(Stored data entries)
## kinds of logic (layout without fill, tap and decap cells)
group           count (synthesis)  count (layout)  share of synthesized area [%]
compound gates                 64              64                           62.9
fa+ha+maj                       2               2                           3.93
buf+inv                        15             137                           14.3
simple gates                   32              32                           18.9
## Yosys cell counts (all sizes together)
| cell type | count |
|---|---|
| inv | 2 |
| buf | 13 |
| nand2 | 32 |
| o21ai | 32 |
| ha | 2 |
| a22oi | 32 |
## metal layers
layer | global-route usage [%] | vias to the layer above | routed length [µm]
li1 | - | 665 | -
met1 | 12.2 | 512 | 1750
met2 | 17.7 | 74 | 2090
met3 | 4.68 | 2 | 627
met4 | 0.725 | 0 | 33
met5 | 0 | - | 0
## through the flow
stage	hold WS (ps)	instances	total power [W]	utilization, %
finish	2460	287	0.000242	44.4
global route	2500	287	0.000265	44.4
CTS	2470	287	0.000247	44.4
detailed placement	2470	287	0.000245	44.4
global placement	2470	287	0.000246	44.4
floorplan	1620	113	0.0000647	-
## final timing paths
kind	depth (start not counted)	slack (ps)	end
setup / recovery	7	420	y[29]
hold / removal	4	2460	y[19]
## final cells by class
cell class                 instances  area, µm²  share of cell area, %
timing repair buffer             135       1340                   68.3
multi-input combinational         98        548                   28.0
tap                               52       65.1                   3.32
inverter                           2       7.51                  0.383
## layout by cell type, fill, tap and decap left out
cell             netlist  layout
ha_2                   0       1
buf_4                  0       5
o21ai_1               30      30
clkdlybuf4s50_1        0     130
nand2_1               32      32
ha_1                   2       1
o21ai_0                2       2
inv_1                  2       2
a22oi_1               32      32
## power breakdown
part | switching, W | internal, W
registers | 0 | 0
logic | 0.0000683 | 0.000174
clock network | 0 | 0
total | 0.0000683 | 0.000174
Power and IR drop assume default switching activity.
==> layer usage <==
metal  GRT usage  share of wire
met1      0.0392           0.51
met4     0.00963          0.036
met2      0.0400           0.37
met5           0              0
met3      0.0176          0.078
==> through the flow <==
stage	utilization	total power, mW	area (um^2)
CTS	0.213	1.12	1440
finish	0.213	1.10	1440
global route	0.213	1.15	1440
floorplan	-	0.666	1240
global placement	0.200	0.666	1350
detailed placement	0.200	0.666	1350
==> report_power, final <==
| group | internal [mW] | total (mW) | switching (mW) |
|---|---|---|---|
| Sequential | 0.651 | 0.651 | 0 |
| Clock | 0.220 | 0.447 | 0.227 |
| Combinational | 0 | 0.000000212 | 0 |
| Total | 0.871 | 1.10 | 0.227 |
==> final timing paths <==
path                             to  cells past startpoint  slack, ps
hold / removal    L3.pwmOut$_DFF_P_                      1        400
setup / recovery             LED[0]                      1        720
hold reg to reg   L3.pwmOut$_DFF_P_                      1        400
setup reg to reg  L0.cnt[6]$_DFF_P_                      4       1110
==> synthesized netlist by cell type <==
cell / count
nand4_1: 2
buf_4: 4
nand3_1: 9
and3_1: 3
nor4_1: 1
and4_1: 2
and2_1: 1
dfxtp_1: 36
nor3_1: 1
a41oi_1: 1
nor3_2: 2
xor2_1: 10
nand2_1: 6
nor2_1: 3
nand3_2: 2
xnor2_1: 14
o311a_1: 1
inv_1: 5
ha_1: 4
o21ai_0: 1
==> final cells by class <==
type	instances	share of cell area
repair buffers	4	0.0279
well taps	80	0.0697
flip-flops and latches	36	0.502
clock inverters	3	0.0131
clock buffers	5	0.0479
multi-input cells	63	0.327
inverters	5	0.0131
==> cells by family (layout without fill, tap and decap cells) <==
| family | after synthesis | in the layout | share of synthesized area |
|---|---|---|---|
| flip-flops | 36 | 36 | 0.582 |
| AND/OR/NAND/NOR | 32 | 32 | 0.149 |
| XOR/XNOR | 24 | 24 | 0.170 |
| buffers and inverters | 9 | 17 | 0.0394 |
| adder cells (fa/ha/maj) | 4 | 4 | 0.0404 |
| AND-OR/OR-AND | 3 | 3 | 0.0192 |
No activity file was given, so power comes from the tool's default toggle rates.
File: design/flow/design.v
module bin_to_bcd_8 (
    input wire [7:0] bin,    
    output reg [9:0] dec     
    );
    reg [7:0] b;     
    integer i;       
    always @* begin
        b = bin;
        dec = 10'd0;
        for (i=0; i<7; i=i+1) begin
            {dec,b} = {dec,b} << 1;
                if (dec[7:4] > 4)         
                    dec[7:4] = dec[7:4] + 4'd3;
                if (dec[3:0] > 4)         
                    dec[3:0] = dec[3:0] + 4'd3;
        end
        {dec,b} = {dec,b} << 1;   
    end
endmodule  
module seg7_4d_ctrl_raw #(
    parameter CDBITS = 18,       
    parameter POL = 0,           
    parameter SELECT_POL = 0     
    )(
    input wire clk,              
    input wire [15:0] d,         
    input wire [3:0] on_mask,    
    input wire [3:0] dp_in,      
    input wire [3:0] sign_mask,  
    output wire [0:6] seg,       
    output wire [3:0] select,    
    output wire dp               
    );
    reg [CDBITS-1:0] counter = 0;    
    wire [1:0] csel;                 
    reg [3:0] digit;                 
    reg [0:6] iseg;                  
    reg [3:0] iselect;               
    reg [3:0] idp;                   
    function [0:6] sseg_convert(
        input [3:0] d
    );
        case (d)
        4'h0: sseg_convert = 7'b1111110;
        4'h1: sseg_convert = 7'b0110000;
        4'h2: sseg_convert = 7'b1101101;
        4'h3: sseg_convert = 7'b1111001;
        4'h4: sseg_convert = 7'b0110011;
        4'h5: sseg_convert = 7'b1011011;
        4'h6: sseg_convert = 7'b1011111;
        4'h7: sseg_convert = 7'b1110000;
        4'h8: sseg_convert = 7'b1111111;
        4'h9: sseg_convert = 7'b1111011;
        4'ha: sseg_convert = 7'b1110111;
        4'hb: sseg_convert = 7'b0011111;
        4'hc: sseg_convert = 7'b1001110;
        4'hd: sseg_convert = 7'b0111101;
        4'he: sseg_convert = 7'b1001111;
        4'hf: sseg_convert = 7'b1000111;
        default: sseg_convert = 7'hxx;
        endcase
    endfunction
    always @(posedge clk)
        counter = counter + 1;
    assign csel = counter[CDBITS-1:CDBITS-2];
    always @*
        case (csel)
        2'd0: digit = d[3:0];
        2'd1: digit = d[7:4];
        2'd2: digit = d[11:8];
        2'd3: digit = d[15:12];
        endcase
    always @* begin
        iselect = 4'h0;
        iselect[csel] = on_mask[csel];
        idp = dp_in[csel];
        if(on_mask[csel])
            if(sign_mask[csel])
                iseg = 7'b0000001;
            else
                iseg = sseg_convert(digit);
        else
            iseg = 0;
    end
    assign seg = POL ? iseg : ~iseg;
    assign select =  SELECT_POL ? iselect : ~iselect;
    assign dp = POL ? idp : ~idp;
endmodule  
module seg7_4d_ctrl_raw_test (
    input wire clk,              
    input wire [3:0] on_mask,    
    input wire [3:0] dp_in,      
    input wire [3:0] sign_mask,  
    output wire [0:6] seg,       
    output wire [3:0] select,    
    output wire dp               
    );
    reg [31:0] count;
    always @(posedge clk)
        count = count + 1;
    seg7_4d_ctrl_raw uut (
        .clk(clk),
        .d(count[31:16]),
        .on_mask(on_mask),
        .dp_in(dp_in),
        .sign_mask(sign_mask),
        .seg(seg),
        .select(select),
        .dp(dp)
    );
endmodule  
module seg7_4d_pad (
    input wire [15:4] d,         
    input wire sign,             
    output reg [3:0] on_mask,    
    output reg [3:0] sign_mask   
);
    wire [3:0] d3, d2, d1, d0;
    reg [4:0] sign_mask_i;
    reg [4:0] on_mask_i;
    assign d3 = d[15:12];
    assign d2 = d[11:8];
    assign d1 = d[7:4];
    always @* begin
        sign_mask_i = {sign,4'b0};              
        on_mask_i = {sign,4'b1111};             
        if(d3 == 4'd0) begin                    
            sign_mask_i = sign_mask_i >> 1;
            on_mask_i = on_mask_i >> 1;
            if (d2 == 4'd0) begin
                sign_mask_i = sign_mask_i >> 1;
                on_mask_i = on_mask_i >> 1;
                if (d1 == 4'd0) begin
                    sign_mask_i = sign_mask_i >> 1;
                    on_mask_i = on_mask_i >> 1;
                end
            end
        end
        if(sign_mask_i[4] == 1'b1) begin     
            sign_mask = 4'b1111;             
            on_mask = 4'b1111;
        end
        else begin                           
            sign_mask = sign_mask_i[3:0];
            on_mask = on_mask_i[3:0];
        end
    end
endmodule  
module seg7_4d_ctrl_hex #(
    parameter CDBITS = 18,       
    parameter POL = 0,           
    parameter SELECT_POL = 0     
    )(
    input wire clk,              
    input wire [15:0] d,         
    input wire [3:0] dp_in,      
    input wire sign,             
    output wire [0:6] seg,       
    output wire [3:0] select,    
    output wire dp               
);
    wire [3:0] on_mask;
    wire [3:0] sign_mask;
    seg7_4d_ctrl_raw #(
        .CDBITS(CDBITS),
        .POL(POL),
        .SELECT_POL(SELECT_POL)
    ) seg7_4d_ctrl_raw (
        .clk(clk),
        .d(d),
        .on_mask(on_mask),
        .dp_in(dp_in),
        .sign_mask(sign_mask),
        .seg(seg),
        .select(select),
        .dp(dp)
    );
    seg7_4d_pad seg7_4d_pad (
        .d(d[15:4]),             
        .sign(sign),             
        .on_mask(on_mask),       
        .sign_mask(sign_mask)
    );
endmodule  
module seg7_4d_ctrl_hex_test (
    input wire clk,              
    input wire reset,            
    input wire [3:0] dp_in,      
    input wire sign,             
    output wire [0:6] seg,       
    output wire [3:0] select,    
    output wire dp               
    );
    reg [35:0] count;
    always @(posedge clk, posedge reset)
        if(reset)
            count <= 0;
        else
            count <= count + 1;
    seg7_4d_ctrl_hex uut (
        .clk(clk),
        .d(count[35:20]),
        .sign(sign),
        .dp_in(dp_in),
        .seg(seg),
        .select(select),
        .dp(dp)
    );
endmodule  
module seg7_4d_ctrl_dec_tc #(
    parameter CDBITS = 18,       
    parameter POL = 0,           
    parameter SELECT_POL = 0     
    )(
    input wire clk,              
    input wire signed [7:0] d,   
    input wire [3:0] dp_in,      
    output wire [0:6] seg,       
    output wire [3:0] select,    
    output wire dp               
);
    reg [7:0] bin;
    wire [9:0] dec;
    reg sign;
    always @* begin
        if(d < 0) begin
            bin = -d;
            sign = 1'b1;
        end else begin
            bin = d;
            sign = 1'b0;
        end
    end
    bin_to_bcd_8 bin_to_bcd_8 (
        .bin(bin),
        .dec(dec)
    );
    seg7_4d_ctrl_hex #(
        .CDBITS(CDBITS),
        .POL(POL),
        .SELECT_POL(SELECT_POL)
    ) seg7_4d_ctrl_hex (
        .clk(clk),
        .d({6'd0,dec}),
        .dp_in(dp_in),
        .sign(sign),
        .seg(seg),
        .select(select),
        .dp(dp)
    );
endmodule  
module seg7_4d_ctrl_dec_tc_test #(
    parameter DIVIDER = 31
    )(
    input wire clk,              
    input wire reset,            
    input wire [3:0] dp_in,      
    output wire [0:6] seg,       
    output wire [3:0] select,    
    output wire dp               
    );
    reg [DIVIDER:0] count;
    always @(posedge clk, posedge reset)
        if(reset)
            count <= 0;
        else
            count <= count + 1;
    seg7_4d_ctrl_dec_tc uut (
        .clk(clk),
        .d(count[DIVIDER:DIVIDER-7]),
        .dp_in(dp_in),
        .seg(seg),
        .select(select),
        .dp(dp)
    );
endmodule  
module seg7_4d_ctrl #(
    parameter CDBITS = 18,       
    parameter POL = 0,           
    parameter SELECT_POL = 0     
    )(
    input wire clk,              
    input wire dec_e,            
    input wire sign_e,           
    input wire [15:0] d,         
    input wire [1:0] dpn,        
    output wire [0:6] seg,       
    output wire [3:0] select,    
    output wire dp               
);
    reg [13:0] bin;      
    wire [15:0] dec;     
    reg [15:0] d_in;     
    reg sign;            
    reg [3:0] dp_in;     
    always @* begin
        bin = 'b0;
        if(sign_e)  
            if(d[15]) begin  
                sign = 1'b1;
                if(dec_e)    
                    if(d < 16'hfc19)     
                        d_in = 16'hffff;
                    else begin       
                        bin = -d[13:0];
                        d_in = dec;
                    end
                else         
                    d_in = -d;
            end
            else begin   
                sign = 1'b0;
                if(dec_e)    
                    if(d > 16'h270f) begin  
                        d_in = 16'hffff;
                        sign = 1'b1;
                    end else begin
                        bin = d[13:0];
                        d_in = dec;
                    end
                else         
                    d_in = d;
            end
        else begin   
            sign = 1'b0;
            if(dec_e)    
                if(d > 16'h270f) begin  
                    d_in = 16'hffff;
                    sign = 1'b1;
                end else begin
                    bin = d[13:0];
                    d_in = dec;
                end
            else
                d_in = d;
        end
    end
    always @* begin
        dp_in = 'b0;
        dp_in[dpn] = dpn == 2'd0 ? 1'b0 : 1'b1;
    end 
    bin_to_bcd_14 bin_to_bcd_14 (
        .bin(bin),
        .dec(dec)
    );
    seg7_4d_ctrl_hex #(
        .CDBITS(CDBITS),
        .POL(POL),
        .SELECT_POL(SELECT_POL)
    ) seg7_4d_ctrl_hex (
        .clk(clk),
        .d(d_in),
        .dp_in(dp_in),
        .sign(sign),
        .seg(seg),
        .select(select),
        .dp(dp)
    );
endmodule  
module seg7_4d_ctrl_test #(
    parameter DIVIDER = 38
    )(
    input wire clk,              
    input wire reset,            
    input wire down,             
    input wire [3:0] inc,        
    input wire dec_e,            
    input wire sign_e,           
    input wire [1:0] dpn,        
    output wire [0:6] seg,       
    output wire [3:0] select,    
    output wire dp               
    );
    reg [DIVIDER:0] count;
    wire [16:0] inc_val;
    assign inc_val = ({17'b1}<<inc);
    always @(posedge clk, posedge reset)
        if(reset)
            count <= 0;
        else if (down)
            count <= count - inc_val[16:1];
        else
            count <= count + inc_val[16:1];
    seg7_4d_ctrl uut (
        .clk(clk),
        .dec_e(dec_e),
        .sign_e(sign_e),
        .d(count[DIVIDER:DIVIDER-15]),
        .dpn(dpn),
        .seg(seg),
        .select(select),
        .dp(dp)
    );
endmodule  
File: design/flow/run.sh
#!/bin/bash
# OpenROAD 26Q1-2900-gdf79404cd8, Yosys 0.63+post, stock flow scripts
make -C /OpenROAD-flow-scripts/flow DESIGN_CONFIG=/design/flow/config.mk WORK_HOME=/design/flow/orfs finish
File: design/flow/config.mk
export PLATFORM = sky130hd
export DESIGN_NAME = seg7_4d_ctrl_dec_tc_test
export DESIGN_NICKNAME = seg7_4d_ctrl_dec_tc_test
export VERILOG_FILES = /design/flow/design.v
export SDC_FILE = /design/flow/constraint.sdc
export NUM_CORES = 4
export LEC_CHECK = 1
export CORE_UTILIZATION = 30
File: design/flow/constraint.sdc
current_design seg7_4d_ctrl_dec_tc_test

set clk_period 11.0
set clk_io_pct 0.2

create_clock -name clk0 -period $clk_period [get_ports {clk}]

set non_clock_inputs [all_inputs -no_clocks]
set_input_delay [expr $clk_period * $clk_io_pct] -clock clk0 $non_clock_inputs
set_output_delay [expr $clk_period * $clk_io_pct] -clock clk0 [all_outputs]
==> flow_summary.yaml <==
# physical design summary
finish:
  area_growth_pct: 12.9
  final_cells: 622
  num-fill-cells: 1279
  drive_above_1_share: 0.0956
  final_design_area_no_fill_sq_um: 4420
drt:
  wl_per_cell_um: 11.5
  wl_um: 7180
  detail-route-antenna-nets: 0
  route.detailed.drc: 0
  routed-via-count: 3084
  drt_first_iter_violations: 144
  drt_pre_antenna_iters: 5
  antenna-diode-count: 0
  vias_per_cell: 4.96
sta:
  final_hold_viol_count: 0
  final-max-slew-violation-count: 0
  worst_hold_slack_ns: 0.452
  skew_ns: 0.00494
  worst-slew-pin-transition_ns: 0.843
  setup_viol_count_final: 0
  grt_setup_unrepaired: "no"
  totalNegativeSetupSlack_ns: 0
  timing.fmax_mhz: 98.9
  min_period_ns: 10.11
  min_period_over_period: 0.919
  max-slew-margin-rel: 0.422
place:
  hpwlAfterDp_um: 5500
  placement.io_buffers: 17
  placed_cells: 612
  placed_area_sq_um: 4260
  finalWeightedCongestion: 0.871
hold_path:
  hold_path_end: "uut.seg7_4d_ctrl_hex.seg7_4d_ctrl_raw.counter[13]"
  hp-start: "uut.seg7_4d_ctrl_hex.seg7_4d_ctrl_raw.counter[13]"
  whs_path_depth: 1
  worstHoldPathType: "register to register"
setup_path:
  cp.required_ns: 8.80
  slowest_delay_ns: 0.52
  timing.critical_path.fanout_max: 11
  crit_arrival_ns: 7.91
  crit_top_cell: "sky130_fd_sc_hd__ha_1"
  endpoint_kind: "output pin"
  critical_path.reg2reg.endpoint: "count[31]"
  worst_setup_path_start_kind: "register"
  timing.rr.start: "count[2]"
  timing.reg2reg.worst_path_depth: 10
  worst-r2r-setup-slack_ns: 8.53
  crit_path_top_delay_cell: "sky130_fd_sc_hd__dfrtp_1"
  worst-setup-path-type: "register to output pin"
cts:
  ctsLongestPathBuffers: 2
  worst_setup_hold_path_clk_slew_ns: 0.06
  tritoncts_num_sinks: 50
  worst_skew_pair.late_latency_ns: 0.28
  clockRootBuffer: "sky130_fd_sc_hd__clkbuf_16"
  tritoncts: "done"
  cts_buffers: 5
  cts-htree-levels: 2
  number_of_hold_repair_buffers_added_at_the_cts_stage: 0
global_routing:
  grt_first_pass_wirelength_um: 12400
  first_global_vias: 2823
  grt_max_degree: 33
  grt-ovfl-total: 0
  grtUsageTotal: 0.113
  antenna_found_initial: 0
synth:
  seq_area_frac_synth: 0.297
  count_of_unique_library_cells_instantiated_by_yosys: 78
  synth_cell_area_sq_um: 3910
  yosys-stat-cells: 431
  synth_flops: 50
  syn_inst: 431
  ys_async_rst_share: 0.640
  area_of_the_synthesized_netlist_per_yosys_stat_sq_um: 3910
  enable_flop_cells: 0
  syn_avg_cell_area_sq_um: 9.08
  ys.warnings.count: 5
  yosys_most_used_dff: "sky130_fd_sc_hd__dfrtp_1"
job:
  openroad.warnings: 42
  timing.max_cap.violations: 0
power:
  ir_worst_vdd_mv: 0.100
  total_power_uw: 329
  power.leakage_uw: 0.00182
  p_per_area_nw_per_um2: 74.6
floorplanning:
  coreArea_sq_um: 12700
  cell_rows: 41
  die-width_um: 116
  dieHeight_um: 116
  floorplan.io_pins: 18
  initial_core_util: 0.309
  design.die.area_sq_um: 13500
outcome:
  outcome: "completed"
-- placed cells by master, fill, tap and decap left out, drive strengths merged, types with 6 or more instances in the layout --
cell type      count
a21oi             14
and2               7
and3              14
and4               8
clkbuf             6
clkdlybuf4s50     17
dfrtp             32
dfxtp             18
ha                27
inv               31
nand2             36
nand3             32
nand4             12
nor2              24
nor3               9
o21ai             11
or3                8
xnor2             46
xor2              10
-- routing by layer --
layer  GRT usage  routed length, um  vias up
met4     0.00940                 34        0
met2       0.187               3290       39
met3      0.0116                160        4
met5           0                  0        -
met1       0.167               3690     1443
li1            -                  -     1598
-- power by group --
| part | switching (uW) | internal (uW) |
|---|---|---|
| sequential | 0 | 183 |
| clock | 58.8 | 83.1 |
| combinational | 2.40 | 2.35 |
-- stage by stage --
stage,utilization,setup WS [ns]
floorplan,-,2.60
global placement,0.336,1.07
detailed placement,0.336,0.897
CTS,0.347,0.595
global route,0.349,0.145
finish,0.349,0.889
-- sequential cells by signal, summed over array words and instances (netlist names) --
signal / count
count: 32
uut.seg7_4d_ctrl_hex.seg7_4d_ctrl_raw.counter: 18
-- cell usage after synthesis (all sizes together) (6+ instances only) --
cell | instances | area share
xor2 | 10 | 0.024
nand3 | 32 | 0.042
and4 | 8 | 0.019
ha | 27 | 0.086
dfrtp | 32 | 0.20
inv | 31 | 0.030
or3 | 8 | 0.015
and3 | 14 | 0.024
a21oi | 14 | 0.018
o21ai | 11 | 0.014
nand2 | 36 | 0.035
xnor2 | 46 | 0.11
and2 | 7 | 0.012
nor3 | 9 | 0.014
dfxtp | 18 | 0.092
nand4 | 12 | 0.019
buf | 6 | 0.0096
nor2 | 24 | 0.023
-- worst max-delay path by stage --
| stage | start | slack (ns) | end |
|---|---|---|---|
| after CTS | count[29] | 0.60 | seg[5] |
| after global routing | count[29] | 0.14 | seg[6] |
| final | count[29] | 0.89 | seg[5] |
-- what timing repair did --
| action | CTS | global route |
|---|---|---|
| setup endpoints to repair | 0 | 1 |
| resized | 0 | 1 |
| buffers inserted | 0 | 2 |
-- area by class of cell --
type | instances | area (sq um) | area share
sequential | 50 | 1160 | 0.263
clock inverter | 2 | 8.76 | 0.00198
multi-input combinational | 341 | 2590 | 0.587
clock buffer | 6 | 129 | 0.0292
inverter | 31 | 116 | 0.0263
tap | 172 | 215 | 0.0487
timing repair buffer | 20 | 193 | 0.0436
-- critical path: cells and delay by family, from the launching register on --
kind	cells	cell delay (ns)
AND/OR/NAND/NOR	8	2.17
AND-OR/OR-AND	8	1.69
adder cells (fa/ha/maj)	4	1.10
multiplexers	2	0.82
buffers and inverters	4	0.73
XOR/XNOR	2	0.59
flip-flops	1	0.52
-- logic make-up (layout without fill, tap and decap cells) --
| logic type | count (synthesis) | count (layout) | share of synthesized area |
|---|---|---|---|
| and+or+nand+nor | 167 | 167 | 0.239 |
| AOI/OAI and AO/OA | 79 | 79 | 0.164 |
| DFF | 50 | 50 | 0.297 |
| adders and majority gates | 27 | 27 | 0.0863 |
| xor gates and xnor gates | 57 | 57 | 0.137 |
| buffers and inverters | 40 | 59 | 0.0422 |
| muxes | 11 | 11 | 0.0348 |
Power is estimated from default activity; no workload was simulated.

[Try it]
Return, in full, every line of these entries that holds "pwmOut".

[Answer]
hold / removal    L3.pwmOut$_DFF_P_                      1        400
hold reg to reg   L3.pwmOut$_DFF_P_                      1        400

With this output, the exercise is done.